Wish we had some of those extra beds down here--minus the expensive fountain, of course.
Canadian | 1:45 a.m. Oct. 18, 2009
First of all, I grew up in Canada and the line in this article saying that Canadians wait in line for health care is simply a lie spread by US health providers who don't want to end their greedy control on health care.

I've never had extraordinary wait times to get medical treatment in Canada. In actuality, I've had longer wait times here in Utah than I ever had in Canada. Every time I want to see a doctor here in Utah, there's 1-3 months wait just to get an appt. And then you wait forever in the lobby of the doctor's office to see the doctor. I had lower wait times in Canada.
Competent doctors. | 4:18 a.m. Oct. 18, 2009
What the health care industry needs is competent doctors in private practice not affiliated with restrictive health care facilities who over charge for services to pay investors. A private practice doctor if available would be more able to handle the minor medical care most families need.

That is why many people put off routine doctor visits, the hospitals have run them out of town. Routine health care has become a nightmare of no new doctors practicing medicine. Now you have to pre-diagnose what ails you then its a billing game to find the specialist for that ailment.

If a person goes in and says they want to pay when leaving, forget it. You're booted out the door like a homeless vagrant.

The need for hospitals would not be necessary if you could find a doctor in private practice that can provide for peoples routine needs at a much lower cost.

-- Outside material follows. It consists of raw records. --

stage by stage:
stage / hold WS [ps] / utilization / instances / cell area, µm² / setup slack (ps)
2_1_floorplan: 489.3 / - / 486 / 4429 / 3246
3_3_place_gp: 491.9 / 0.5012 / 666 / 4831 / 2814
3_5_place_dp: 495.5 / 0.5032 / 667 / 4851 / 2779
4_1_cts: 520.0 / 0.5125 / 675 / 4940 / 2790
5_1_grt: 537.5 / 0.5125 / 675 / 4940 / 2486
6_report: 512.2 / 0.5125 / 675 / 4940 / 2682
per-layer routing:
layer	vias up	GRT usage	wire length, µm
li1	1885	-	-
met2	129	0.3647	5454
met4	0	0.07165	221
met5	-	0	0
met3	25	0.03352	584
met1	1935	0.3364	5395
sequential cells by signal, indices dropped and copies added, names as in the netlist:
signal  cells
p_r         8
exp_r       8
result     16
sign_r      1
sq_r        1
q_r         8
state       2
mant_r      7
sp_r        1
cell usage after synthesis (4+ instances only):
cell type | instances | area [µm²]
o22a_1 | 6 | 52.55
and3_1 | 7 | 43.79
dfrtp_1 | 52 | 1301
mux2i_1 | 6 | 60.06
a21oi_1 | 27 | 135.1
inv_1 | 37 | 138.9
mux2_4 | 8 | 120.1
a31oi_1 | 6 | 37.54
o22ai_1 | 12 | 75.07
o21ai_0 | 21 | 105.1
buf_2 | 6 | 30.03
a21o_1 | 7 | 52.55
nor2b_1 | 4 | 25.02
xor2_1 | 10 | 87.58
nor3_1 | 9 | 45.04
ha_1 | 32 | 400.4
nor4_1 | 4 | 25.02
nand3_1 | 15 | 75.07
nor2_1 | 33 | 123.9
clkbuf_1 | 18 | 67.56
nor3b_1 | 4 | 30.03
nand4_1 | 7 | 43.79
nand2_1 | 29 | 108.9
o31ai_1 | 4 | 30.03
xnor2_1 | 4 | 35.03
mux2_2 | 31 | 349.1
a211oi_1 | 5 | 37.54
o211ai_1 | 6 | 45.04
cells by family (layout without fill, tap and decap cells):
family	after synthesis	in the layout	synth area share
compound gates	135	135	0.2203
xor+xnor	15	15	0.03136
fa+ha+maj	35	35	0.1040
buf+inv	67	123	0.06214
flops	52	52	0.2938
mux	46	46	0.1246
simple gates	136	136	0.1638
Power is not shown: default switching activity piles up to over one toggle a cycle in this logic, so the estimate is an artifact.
<file path="src/rtl/ascon_sbox_pkg.sv">
// Shared definitions for the Ascon slice-serial S-box engine: substitution
// tables, FSM encoding and the counter sizing helper.
package ascon_sbox_pkg;

    typedef enum logic [1:0] {
        IDLE = 2'd0,
        RUN  = 2'd1,
        DONE = 2'd2
    } state_t;

    // Column value is {x0,x1,x2,x3,x4} with x0 as the MSB.
    localparam logic [4:0] SBOX_FWD [32] = '{
        5'h04, 5'h0b, 5'h1f, 5'h14, 5'h1a, 5'h15, 5'h09, 5'h02,
        5'h1b, 5'h05, 5'h08, 5'h12, 5'h1d, 5'h03, 5'h06, 5'h1c,
        5'h1e, 5'h13, 5'h07, 5'h0e, 5'h00, 5'h0d, 5'h11, 5'h18,
        5'h10, 5'h0c, 5'h01, 5'h19, 5'h16, 5'h0a, 5'h0f, 5'h17
    };

    localparam logic [4:0] SBOX_INV [32] = '{
        5'h14, 5'h1a, 5'h07, 5'h0d, 5'h00, 5'h09, 5'h0e, 5'h12,
        5'h0a, 5'h06, 5'h1d, 5'h01, 5'h19, 5'h15, 5'h13, 5'h1e,
        5'h18, 5'h16, 5'h0b, 5'h11, 5'h03, 5'h05, 5'h1c, 5'h1f,
        5'h17, 5'h1b, 5'h04, 5'h08, 5'h0f, 5'h0c, 5'h10, 5'h02
    };

    // Ceiling log2; returns 0 for v <= 1.
    function automatic int log2(input int v);
        int r;
        r = 0;
        for (int i = 0; i < 31; i++) begin
            if ((1 << i) < v) r = i + 1;
        end
        return r;
    endfunction

endpackage

</file>
<file path="src/rtl/ascon_sbox5.sv">
// Single-column Ascon S-box, forward via table or boolean equations,
// optional inverse via table.
module ascon_sbox5
    import ascon_sbox_pkg::*;
#(
    parameter int TYPE   = 0,
    parameter int INV_EN = 1
) (
    input  logic [4:0] x,
    input  logic       mode,
    output logic [4:0] y
);

    logic [4:0] fwd;

    if (TYPE == 1) begin : g_eq
        // w[i] is word xi of the column; bitsliced chi-style layer.
        logic [0:4] w, a, b;
        assign w   = x;
        assign a   = {w[0] ^ w[4], w[1], w[2] ^ w[1], w[3], w[4] ^ w[3]};
        assign b   = a ^ ({~a[1], ~a[2], ~a[3], ~a[4], ~a[0]} &
                          { a[2],  a[3],  a[4],  a[0],  a[1]});
        assign fwd = {b[0] ^ b[4], b[1] ^ b[0], ~b[2], b[3] ^ b[2], b[4]};
    end else begin : g_lut
        assign fwd = SBOX_FWD[x];
    end

    if (INV_EN != 0) begin : g_inv
        assign y = mode ? SBOX_INV[x] : fwd;
    end else begin : g_fwd_only
        logic unused_mode;
        assign unused_mode = mode;
        assign y           = fwd;
    end

endmodule

</file>
<file path="src/rtl/sbox_slice_engine.sv">
// Iterative Ascon substitution layer: SLICE_W columns of the 320-bit state
// are replaced per cycle, LSB slice first, with valid/ready on both sides.
module sbox_slice_engine
    import ascon_sbox_pkg::*;
#(
    parameter int SLICE_W = 16,
    parameter int TYPE    = 0,
    parameter int INV_EN  = 1
) (
    input  logic        clk,
    input  logic        rst,
    input  logic        in_valid,
    output logic        in_ready,
    input  logic        in_mode,
    input  logic [63:0] x0,
    input  logic [63:0] x1,
    input  logic [63:0] x2,
    input  logic [63:0] x3,
    input  logic [63:0] x4,
    output logic        out_valid,
    input  logic        out_ready,
    output logic [63:0] s0,
    output logic [63:0] s1,
    output logic [63:0] s2,
    output logic [63:0] s3,
    output logic [63:0] s4,
    output logic        busy
);

    localparam int NSLICE = 64 / SLICE_W;
    localparam int CW     = (log2(NSLICE) < 1) ? 1 : log2(NSLICE);

    if (SLICE_W < 1 || SLICE_W > 64 || (64 % SLICE_W) != 0) begin : g_bad_slice_w
        $error("SLICE_W must be one of 1,2,4,8,16,32,64");
    end

    state_t                    state, state_nxt;
    logic [CW-1:0]             cnt;
    logic                      mode;
    logic [4:0][63:0]          work;
    logic [5:0]                base;
    logic                      last, accept;
    logic [SLICE_W-1:0][5:0]   col_idx;
    logic [SLICE_W-1:0][4:0]   col_in, col_out;

    assign base = 6'(int'(cnt) * SLICE_W);
    assign last = (cnt == CW'(NSLICE - 1));

    for (genvar j = 0; j < SLICE_W; j++) begin : g_col
        assign col_idx[j] = base + 6'(j);
        assign col_in[j]  = {work[0][col_idx[j]], work[1][col_idx[j]], work[2][col_idx[j]],
                             work[3][col_idx[j]], work[4][col_idx[j]]};
    end

    ascon_sbox5 #(.TYPE(TYPE), .INV_EN(INV_EN)) u_sbox [SLICE_W-1:0] (
        .x    (col_in),
        .mode (mode),
        .y    (col_out)
    );

    always_comb begin
        state_nxt = state;
        in_ready  = 1'b0;
        out_valid = 1'b0;
        busy      = 1'b0;
        case (state)
            IDLE: begin
                in_ready = 1'b1;
                if (in_valid) state_nxt = RUN;
            end
            RUN: begin
                busy = 1'b1;
                if (last) state_nxt = DONE;
            end
            DONE: begin
                out_valid = 1'b1;
                in_ready  = out_ready;
                if (out_ready) state_nxt = in_valid ? RUN : IDLE;
            end
            default: state_nxt = IDLE;
        endcase
    end

    assign accept = in_valid & in_ready;

    always_ff @(posedge clk or posedge rst) begin
        if (rst) begin
            state <= IDLE;
            cnt   <= '0;
            mode  <= 1'b0;
            work  <= '0;
        end else begin
            state <= state_nxt;
            if (accept) begin
                work <= {x4, x3, x2, x1, x0};
                mode <= (INV_EN != 0) && in_mode;
                cnt  <= '0;
            end else if (state == RUN) begin
                for (int j = 0; j < SLICE_W; j++) begin
                    for (int w = 0; w < 5; w++) begin
                        work[w][col_idx[j]] <= col_out[j][4-w];
                    end
                end
                cnt <= last ? '0 : cnt + 1'b1;
            end
        end
    end

    assign s0 = work[0];
    assign s1 = work[1];
    assign s2 = work[2];
    assign s3 = work[3];
    assign s4 = work[4];

endmodule
</file>
### src/rtl/uart_csr_responder.sv
// AXI4-Lite target for the UART feature window: local DFH/GUID plus forwarded 16550 registers.
// Build option: UART_CSR_FWD_TIMEOUT_EN adds a forward timeout returning SLVERR.
module uart_csr_responder
  import uart_csr_pkg::*;
#(
  parameter int           ADDR_W          = 12,
  parameter logic [11:0]  FEATURE_ID      = 12'h024,
  parameter logic [3:0]   FEATURE_REV     = 4'h0,
  parameter logic [23:0]  NEXT_DFH_OFFSET = 24'h010000,
  parameter logic         END_OF_LIST     = 1'b0,
  parameter logic [127:0] FEATURE_GUID    = 128'h0,
  parameter int           TIMEOUT_CYCLES  = 256
) (
  input  logic       clk,
  input  logic       rst,
  uart_csr_responder_if.slave s_axil,
  output logic       uart_req,
  output logic       uart_we,
  output logic [2:0] uart_addr,
  output logic [7:0] uart_wdata,
  input  logic       uart_ack,
  input  logic [7:0] uart_rdata
);

  state_t      state_reg, state_next;
  logic [1:0]  bresp_reg, bresp_next;
  logic [1:0]  rresp_reg, rresp_next;
  logic [63:0] rdata_reg, rdata_next;

  logic [ADDR_W-1:0] aw_off, ar_off;
  logic        wr_both, wr_fire, rd_fire;
  logic        aw_uart, ar_uart, aw_lane_hi, strb_hit;
  logic        fwd_start, fwd_done, fwd_timeout;
  logic [7:0]  fwd_wdata_in, fwd_rbyte;
  logic [2:0]  fwd_addr_in;
  logic [63:0] dfh_word, local_rdata;

  function automatic logic in_uart_win(input logic [ADDR_W-1:0] a);
    return (a >= ADDR_W'(UART_BASE_OFF)) && (a < ADDR_W'(UART_BASE_OFF + UART_WIN_BYTES));
  endfunction

  // Byte-offset low bits are don't-care: misaligned accesses hit the containing word.
  assign aw_off     = {s_axil.s_awaddr[ADDR_W-1:2], 2'b00};
  assign ar_off     = {s_axil.s_araddr[ADDR_W-1:2], 2'b00};
  assign aw_uart    = in_uart_win(aw_off);
  assign ar_uart    = in_uart_win(ar_off);
  assign aw_lane_hi = s_axil.s_awaddr[2];
  assign strb_hit   = aw_lane_hi ? s_axil.s_wstrb[4] : s_axil.s_wstrb[0];

  assign wr_both = s_axil.s_awvalid & s_axil.s_wvalid;
  assign wr_fire = (state_reg == ST_IDLE) & wr_both;
  assign rd_fire = (state_reg == ST_IDLE) & s_axil.s_arvalid & ~wr_both;

  assign fwd_start    = (wr_fire & aw_uart & strb_hit) | (rd_fire & ar_uart);
  assign fwd_addr_in  = wr_fire ? s_axil.s_awaddr[4:2] : s_axil.s_araddr[4:2];
  assign fwd_wdata_in = aw_lane_hi ? s_axil.s_wdata[39:32] : s_axil.s_wdata[7:0];

  assign dfh_word = build_dfh(FEATURE_ID, FEATURE_REV, NEXT_DFH_OFFSET, END_OF_LIST);

  always_comb begin
    local_rdata = '0;
    if (ar_off == ADDR_W'(DFH_OFF)) begin
      local_rdata = dfh_word;
    end else if (ar_off == ADDR_W'(GUID_L_OFF)) begin
      local_rdata = FEATURE_GUID[63:0];
    end else if (ar_off == ADDR_W'(GUID_H_OFF)) begin
      local_rdata = FEATURE_GUID[127:64];
    end
  end

  uart_csr_fwd #(
    .TIMEOUT_CYCLES(TIMEOUT_CYCLES)
  ) u_fwd (
    .clk         (clk),
    .rst         (rst),
    .start       (fwd_start),
    .start_we    (wr_fire),
    .start_addr  (fwd_addr_in),
    .start_wdata (fwd_wdata_in),
    .uart_req    (uart_req),
    .uart_we     (uart_we),
    .uart_addr   (uart_addr),
    .uart_wdata  (uart_wdata),
    .uart_ack    (uart_ack),
    .uart_rdata  (uart_rdata),
    .done        (fwd_done),
    .timeout     (fwd_timeout),
    .rdata_byte  (fwd_rbyte)
  );

  always_ff @(posedge clk) begin
    if (rst) begin
      state_reg <= ST_IDLE;
      bresp_reg <= RESP_OKAY;
      rresp_reg <= RESP_OKAY;
      rdata_reg <= '0;
    end else begin
      state_reg <= state_next;
      bresp_reg <= bresp_next;
      rresp_reg <= rresp_next;
      rdata_reg <= rdata_next;
    end
  end

  always_comb begin
    state_next       = state_reg;
    bresp_next       = bresp_reg;
    rresp_next       = rresp_reg;
    rdata_next       = rdata_reg;
    s_axil.s_awready = 1'b0;
    s_axil.s_wready  = 1'b0;
    s_axil.s_arready = 1'b0;
    s_axil.s_bvalid  = 1'b0;
    s_axil.s_rvalid  = 1'b0;
    case (state_reg)
      ST_IDLE: begin
        // Write wins a same-cycle tie; the read keeps waiting with arready low.
        s_axil.s_awready = wr_both;
        s_axil.s_wready  = wr_both;
        s_axil.s_arready = s_axil.s_arvalid & ~wr_both;
        if (wr_fire) begin
          bresp_next = RESP_OKAY;
          state_next = (aw_uart && strb_hit) ? ST_FWD : ST_BRESP;
        end else if (rd_fire) begin
          rresp_next = RESP_OKAY;
          if (ar_uart) begin
            state_next = ST_FWD;
          end else begin
            rdata_next = local_rdata;
            state_next = ST_RRESP;
          end
        end
      end
      ST_FWD: begin
        if (fwd_done) begin
          if (uart_we) begin
            bresp_next = RESP_OKAY;
            state_next = ST_BRESP;
          end else begin
            rresp_next = RESP_OKAY;
            rdata_next = uart_addr[0] ? {24'h0, fwd_rbyte, 32'h0} : {56'h0, fwd_rbyte};
            state_next = ST_RRESP;
          end
        end else if (fwd_timeout) begin
          if (uart_we) begin
            bresp_next = RESP_SLVERR;
            state_next = ST_BRESP;
          end else begin
            rresp_next = RESP_SLVERR;
            rdata_next = '1;
            state_next = ST_RRESP;
          end
        end
      end
      ST_BRESP: begin
        s_axil.s_bvalid = 1'b1;
        if (s_axil.s_bready) state_next = ST_IDLE;
      end
      ST_RRESP: begin
        s_axil.s_rvalid = 1'b1;
        if (s_axil.s_rready) state_next = ST_IDLE;
      end
      default: state_next = ST_IDLE;
    endcase
  end

  assign s_axil.s_bresp = bresp_reg;
  assign s_axil.s_rresp = rresp_reg;
  assign s_axil.s_rdata = rdata_reg;

  logic unused_bits;
  assign unused_bits = ^{s_axil.s_awaddr[1:0], s_axil.s_araddr[1:0],
                         s_axil.s_wdata[63:40], s_axil.s_wdata[31:8],
                         s_axil.s_wstrb[7:5], s_axil.s_wstrb[3:1]};

endmodule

There must be some very lucrative corruption in health care to build such expensive and lavish hospitals.
Comments continue below
Joe Moe | 10:05 a.m. Oct. 18, 2009
All other arguments aside, having some extra beds isn't a terrible thing, is it? Don't we keep hearing that if the swine flu explodes on us (and it looks very possible to reach that point), we very soon won't have the hospital space for all the sick people?
To: Canadian | 10:32 a.m. Oct. 18, 2009
You must have lived in a different Canada than I did. Canadian healthcare almost killed me. I went in for a stomach ache and they told me to go home. I had the stomach ache for nearly a week and I was in excruciating pain. They told me I was just having gas pain. I finally went back in so hunched over that I could barely walk, and they determined I had an intestinal blockage. So then the doctor tried to do some Chinese healing method to help clear it. After two more days and no results, I was nearly dead. They flew me back to the United States and within a few hours had me in to clear the blockage. They said if I had gone another day I would have died. And when I went in to that first doctor in Canada, my wait was over three hours, just to tell me I had gas. Stupid Canadian medicine!!
Zadruga Guy | 10:24 a.m. Oct. 19, 2009
@To: Canadian. Just because you had a bad experience should not be taken as evidence that the system as a whole is that way. I am sure that people at hospitals in the United States have had equally bad care given to them. Lets look at the statistical evidence, not anecdotal stories. If we do that, it is clear that Canada's system is better overall than the U.S. system.